Sehingga sekelompok orang yang berusia 10-24 tahun dikategorikan
sebagai remaja. WHO menegaskan, masa remaja ini bukanlah sekelompok
anak dengan karakteristik yang homogen, melainkan kebutuhan mereka
sangatlah bervariasi bergantung jenis kelamin, tahap perkembangan,
keadaan kehidupan dan kondisi sosial-ekonomi lingkungannya.

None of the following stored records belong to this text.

### config.mk
export PLATFORM = sky130hd
export DESIGN_NAME = adder_tree_arbiter
export DESIGN_NICKNAME = d
export VERILOG_FILES = /design/src/rtl/adder_tree_arbiter.sv
export SDC_FILE = /design/constraint.sdc
export NUM_CORES = 1
export LEC_CHECK = 0
export CAP_MARGIN = 15
export CORE_AREA = 2 2 163 165
export DETAILED_ROUTE_END_ITERATION = 16
export DIE_AREA = 0 0 165 167
export PLACE_DENSITY_LB_ADDON = 0.3
export SLEW_MARGIN = 15
export SYNTH_ARGS = -nofsm -noshare
export SYNTH_HDL_FRONTEND = slang
export SYNTH_SLANG_ARGS = --single-unit
### constraint.sdc
create_clock -name clk -period 6.6 [get_ports clk]
set_input_delay 1.32 -clock clk [delete_from_list [all_inputs] [get_ports clk]]
set_output_delay 1.32 -clock clk [all_outputs]
set_load 0.02 [all_outputs]
### src/rtl/adder_tree_arbiter.sv
// Two-requester arbiter feeding one shared 8-input adder tree, with a LATENCY-stage response pipeline.
// Latency: an accept at edge T shows rsp_valid after edge T+LATENCY-1; one transaction per cycle when not stalled.
// Backpressure: rsp_valid && !rsp_ready freezes every stage and forces gnt to 0. Define ADDER_ARB_FIXED_PRIO_EN for fixed priority.
module adder_tree_arbiter #(
  parameter int WIDTH   = 24,
  parameter int LATENCY = 2
) (
  input  logic               clk,
  input  logic               rst,
  input  logic [1:0]         req,
  input  logic [8*WIDTH-1:0] ops0,
  input  logic [8*WIDTH-1:0] ops1,
  output logic [1:0]         gnt,
  output logic               rsp_valid,
  input  logic               rsp_ready,
  output logic               rsp_id,
  output logic [WIDTH+2:0]   rsp_sum
);

  logic [LATENCY-1:0] vld_q, vld_d;
  logic               id_q  [LATENCY];
  logic               id_d  [LATENCY];
  logic [WIDTH+2:0]   sum_q [LATENCY];
  logic [WIDTH+2:0]   sum_d [LATENCY];

  logic               stall;
  logic [8*WIDTH-1:0] ops_sel;
  logic [WIDTH:0]     lvl1 [4];
  logic [WIDTH+1:0]   lvl2 [2];
  logic [WIDTH+2:0]   lvl3;

  // Outputs are gated with rst so a reset cycle never exposes a stale response.
  assign rsp_valid = vld_q[LATENCY-1] & ~rst;
  assign rsp_id    = rsp_valid & id_q[LATENCY-1];
  assign rsp_sum   = rsp_valid ? sum_q[LATENCY-1] : '0;
  assign stall     = rsp_valid & ~rsp_ready;

`ifdef ADDER_ARB_FIXED_PRIO_EN
  // Fixed priority: requester 0 always wins a conflict.
  always_comb begin
    gnt = 2'b00;
    if (!rst && !stall) begin
      if (req[0])      gnt = 2'b01;
      else if (req[1]) gnt = 2'b10;
    end
  end
`else
  logic ptr_q, ptr_d;

  // Round-robin grant: the pointer only matters when both requesters ask.
  always_comb begin
    gnt = 2'b00;
    if (!rst && !stall) begin
      if (req == 2'b11) gnt = ptr_q ? 2'b10 : 2'b01;
      else              gnt = req;
    end
  end

  // Pointer moves to the other requester after any grant, otherwise holds.
  always_comb begin
    ptr_d = ptr_q;
    if (gnt[0])      ptr_d = 1'b1;
    else if (gnt[1]) ptr_d = 1'b0;
  end

  // Pointer register, reset to requester 0.
  always_ff @(posedge clk) begin
    if (rst) ptr_q <= 1'b0;
    else     ptr_q <= ptr_d;
  end
`endif

  // Shared adder tree on the granted requester's operands; each level widens by one bit.
  always_comb begin
    ops_sel = gnt[1] ? ops1 : ops0;
    for (int j = 0; j < 4; j++) begin
      lvl1[j] = {1'b0, ops_sel[(2*j)*WIDTH +: WIDTH]} + {1'b0, ops_sel[(2*j+1)*WIDTH +: WIDTH]};
    end
    for (int j = 0; j < 2; j++) begin
      lvl2[j] = {1'b0, lvl1[2*j]} + {1'b0, lvl1[2*j+1]};
    end
    lvl3 = {1'b0, lvl2[0]} + {1'b0, lvl2[1]};
  end

  // Pipeline next state: whole pipe holds on stall, otherwise shifts by one stage.
  always_comb begin
    vld_d = vld_q;
    for (int i = 0; i < LATENCY; i++) begin
      id_d[i]  = id_q[i];
      sum_d[i] = sum_q[i];
    end
    if (!stall) begin
      vld_d[0] = |gnt;
      id_d[0]  = gnt[1];
      sum_d[0] = (|gnt) ? lvl3 : '0;
      for (int i = 1; i < LATENCY; i++) begin
        vld_d[i] = vld_q[i-1];
        id_d[i]  = id_q[i-1];
        sum_d[i] = sum_q[i-1];
      end
    end
  end

  // Pipeline registers; reset discards everything in flight.
  always_ff @(posedge clk) begin
    if (rst) begin
      vld_q <= '0;
      for (int i = 0; i < LATENCY; i++) begin
        id_q[i]  <= 1'b0;
        sum_q[i] <= '0;
      end
    end else begin
      vld_q <= vld_d;
      for (int i = 0; i < LATENCY; i++) begin
        id_q[i]  <= id_d[i];
        sum_q[i] <= sum_d[i];
      end
    end
  end

endmodule

==> flow_summary_export.csv <==
group,metric,value,unit
clocking,cts_made_buffers,9,
synthesis,ys_types,47,
floorplanning,die_w,165,µm
worst_setup_path,start_kind,"input port",
grt,globalRouteOverflowTotal,0,
outcome,outcome,"finished, final reports clean",
clocking,clock_sinks,59,
timing,period_needed,6.382,ns
timing,setup_viol,0,
detailed_routing,dr.max_layer_used,"met5",
grt,grt_usage,23.12,%
worst_setup_path,path_class,"in2reg",
final_layout,layout_commonest_cell,"clkdlybuf4s50_1",
final_layout,nNetsFinal,1942,
floorplanning,ios,420,
final_layout,final_util,57.89,%
job,maxCapViolations,0,
detailed_routing,vias,8261,
final_layout,mostFrequentLayoutCells,"clkdlybuf4s50_1, fa_1, mux2_2",
placement,place_congestion,0.9378,
final_layout,drive_above_1_share,22.48,%
synthesis,ys_seq_area_share,13.46,%
clocking,cts.htree.levels,3,
placement,placed_area,13890,µm²
final_layout,syn_to_final_growth,70.03,%
clocking,clock_latency,0.31,ns
clocking,path_clk_slew,0.05,ns
clocking,cts_max_path_buffers,2,
worst_setup_path,critPathMostFrequentCell,"fa_1",
timing,final_hold_viol_count,0,
timing,slew_headroom,28.06,%
clocking,cts-root-buf,"clkbuf_16",
worst_setup_path,crit_path_top_delay_cell,"fa_1",
synthesis,synth-edff-count,0,
detailed_routing,met2_length,17280,µm
synthesis,synthCells,878,
detailed_routing,drcViolationCount,0,
worst_setup_path,path_max_fanout,6,
hold_path,hold_class,"reg2reg",
floorplanning,start_util,34.05,%
detailed_routing,drtPass1Iterations,4,
synthesis,avgSynthCellArea,9.991,µm²
final_layout,final_area,14920,µm²
power,power_density,514.2,nW/µm²
power,static-leakage-power,6.079,nW
timing,fin_setup_tns,0,ns
grt,antenna_found_initial,6,
placement,hpwl,27070,µm
detailed_routing,vias_per_cell,4.786,
grt,grt_pass1_wl,48460,µm
worst_setup_path,endpoint_kind,"flop",
synthesis,syn_nets,1437,
timing,hold_ws,0.4471,ns
floorplanning,rows,59,
worst_setup_path,crit_required,6.80,ns
worst_setup_path,path_cells,"clkbuf_2 > nor2b_2 > and2b_1 > nor2_2 > and3_4 > buf_6 > buf_12 > buf_12 > mux2_4 > fa_1 > fa_1 > fa_1 > inv_2 > fa_1 > inv_2 > ha_4 > and4_4 > and3_4 > or3b_4 > a21oi_4 > a41oi_2 > xor2_1 > o21ai_1",
worst_setup_path,critical_path_arrival,6.58,ns
grt,grt_pass1_vias,9333,
timing,finalCritPeriodShare,96.69,%
detailed_routing,drt_wl_total,32040,µm
worst_setup_path,critPathMaxStageDelay,0.53,ns
synthesis,syn-cell-area,8772,µm²
synthesis,yosys_warnings,0,
timing,slew_violations,0,
detailed_routing,route.detailed.wl_per_inst,18.57,µm
final_layout,n_fill_cell,2254,
grt,grt_max_degree,31,
power,max-vdd-ir-drop,0.0003933,V
synthesis,ys_seq_elements,59,
timing,skew,0.005097,ns
floorplanning,core_area,25760,µm²
placement,io_buffer_count,419,
synthesis,synthFlopType,"dfxtp_1",
detailed_routing,drtIter0Drc,215,
detailed_routing,wl_met3,1996,µm
floorplanning,dieArea,27560,µm²
timing,worst_slew_pin_slew,1.074,ns
floorplanning,die_y,167,µm
timing,max_freq,156.7,MHz
clocking,cts_tree,"yes",
clocking,postCtsHoldBufs,0,
timing,grt_setup_unrepaired,"false",
detailed_routing,met1_length,11990,µm
power,total_power,7.669,mW
detailed_routing,detail-route-antenna-nets,0,
synthesis,async_reset_ff_share,0,%
-- state kept, by name, summed over array words and instances, names as in the netlist --
register  cells
id_q          2
ptr_q         1
sum_q        54
vld_q         2
-- cell families (layout without fill, tap and decap cells) --
kind of cell | count (synthesis) | count (layout) | synth area share (%)
DFF | 59 | 59 | 13.46
buffers and inverters | 138 | 648 | 6.290
other | 0 | 3 | 0
AOI/OAI and AO/OA | 124 | 124 | 8.515
muxes | 192 | 192 | 23.99
adders and majority gates | 170 | 170 | 36.49
and+or+nand+nor | 176 | 176 | 9.357
xor gates and xnor gates | 19 | 19 | 1.897
-- power breakdown --
part / internal (mW) / leakage [nW] / total (mW) / switching, mW
Clock: 0.377 / 0.170 / 0.531 / 0.154
Combinational: 3.39 / 5.42 / 6.61 / 3.22
Sequential: 0.471 / 0.486 / 0.525 / 0.0540
Total: 4.24 / 6.08 / 7.67 / 3.43
-- synth_stat cells (all sizes together), types with 5 or more instances --
library cell | count | area, µm²
clkbuf | 19 | 71.32
nand2 | 95 | 356.6
fa | 143 | 2863
dfxtp | 59 | 1181
o21ai | 35 | 175.2
inv | 93 | 349.1
a22o | 5 | 43.79
a21o | 11 | 82.58
ha | 27 | 337.8
xor2 | 12 | 105.1
mux2i | 46 | 460.4
nor2 | 16 | 60.06
nand3 | 12 | 60.06
xnor2 | 7 | 61.31
a21oi | 49 | 256.5
buf | 26 | 131.4
mux2 | 146 | 1644
nand2b | 6 | 37.54
and2 | 31 | 193.9
-- layer usage --
| metal | GRT usage (%) | vias up |
|---|---|---|
| met5 | 0 | - |
| met4 | 5.860 | 6 |
| met3 | 4.209 | 40 |
| met2 | 45.65 | 302 |
| met1 | 24.69 | 3980 |
| li1 | - | 3933 |
-- path summary, 6_finish.rpt --
path / slack, ns / from / end / depth (start not counted)
max: 0.22 / rst / sum_q[0][21]$_SDFFE_PP0N_ / 23
min: 0.45 / sum_q[0][48]$_SDFFE_PP0N_ / sum_q[0][48]$_SDFFE_PP0N_ / 2
max reg2reg: 0.89 / vld_q[1]$_SDFFE_PP0N_ / sum_q[0][21]$_SDFFE_PP0N_ / 22
min reg2reg: 0.45 / sum_q[0][48]$_SDFFE_PP0N_ / sum_q[0][48]$_SDFFE_PP0N_ / 2
-- what timing repair did --
item	4_1_cts	5_1_grt
resized for setup	38	36
setup endpoints to repair	18	17
pin swaps	29	31
cloned	4	3
buffers inserted	23	4
-- worst max-delay path, delay by kind of cell --
family | cells | cell delay [ns]
fa+ha+maj | 5 | 2.34
simple gates | 7 | 1.37
buf+inv | 6 | 0.59
compound gates | 3 | 0.46
mux | 1 | 0.31
xor+xnor | 1 | 0.16
-- area by class of cell --
type | count | area (µm²) | share of cell area [%]
Antenna cell | 3 | 7.507 | 0.05033
Clock buffer | 11 | 242.7 | 1.627
Clock inverter | 5 | 100.1 | 0.6711
Inverter | 93 | 349.1 | 2.340
Multi-Input combinational cell | 681 | 7233 | 48.49
Sequential cell | 59 | 1181 | 7.919
Tap cell | 335 | 419.2 | 2.810
Timing Repair Buffer | 539 | 5383 | 36.09
-- metrics by stage --
step	instances	setup slack (ns)
floorplan	878	-0.008832
global placement	1673	-0.6939
detailed placement	1673	-0.7776
CTS	1716	0.001965
global route	1726	0.01954
finish	1726	0.2183
(Power assumes the default switching activity.)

Selain ditandai dengan perubahan fisik yang cepat, perkembangan


remaja juga terikat kuat dengan hubungannya dengan orangtua (Wulandari,
2014). Adanya keinginan yang kuat untuk tetap bergantung pada orangtua
adalah ciri yang dimiliki remaja pada tahap awal. Pada tahap pertengahan,
remaja mulai mengalami konflik utama terhadap kemandirian dan kontrol
di mana terdapat dorongan besar untuk melepaskan diri dari orangtua.
Ketika hal tersebut tidak dilalui dengan baik, akan menimbulkan perilaku
berisiko yang dilakukan remaja. Hasil Survei Demografi dan
Kependudukan Indonesia (SDKI) tahun 2017 mencatat sebesar 3,6 persen
remaja pria berumur 15-19 tahun pernah melakukan hubungan seksual
pranikah. Melihat rentannya perkembangan psikologis remaja tersebut,
kedua orangtua memiliki peran yang saling melengkapi dalam pengasuhan
remaja.

Ayah dan ibu memiliki peran masing-masing dalam memberikan


pengasuhan kepada anaknya. Pruett (2000) mengungkapkan saat seorang
anak memasuki tahap remaja, ayah memiliki peran penting dalam
membangun harga dirinya agar tetap positif dan juga menguatkan keinginan
anak untuk berprestasi khususnya pada remaja perempuan, serta
mengembangkan motivasi untuk sukses dalam pekerjaan dan untuk
melanjutkan pendidikan ke jenjang yang lebih tinggi pada remaja laki-laki.
Hasil penelitian Fatmasari (2013) mengungkapkan bentuk kedekatan
dengan ayah terlihat dari kegiatan yang bersifat informal dan rekreatif,
sementara kedekatan dengan ibu berkaitan dengan tugas rumah tangga. Hal
ini menunjukkan bahwa pengasuhan yang tepat untuk remaja harus terdapat
keseimbangan baik dari sisi ayah maupun dari sisi ibu.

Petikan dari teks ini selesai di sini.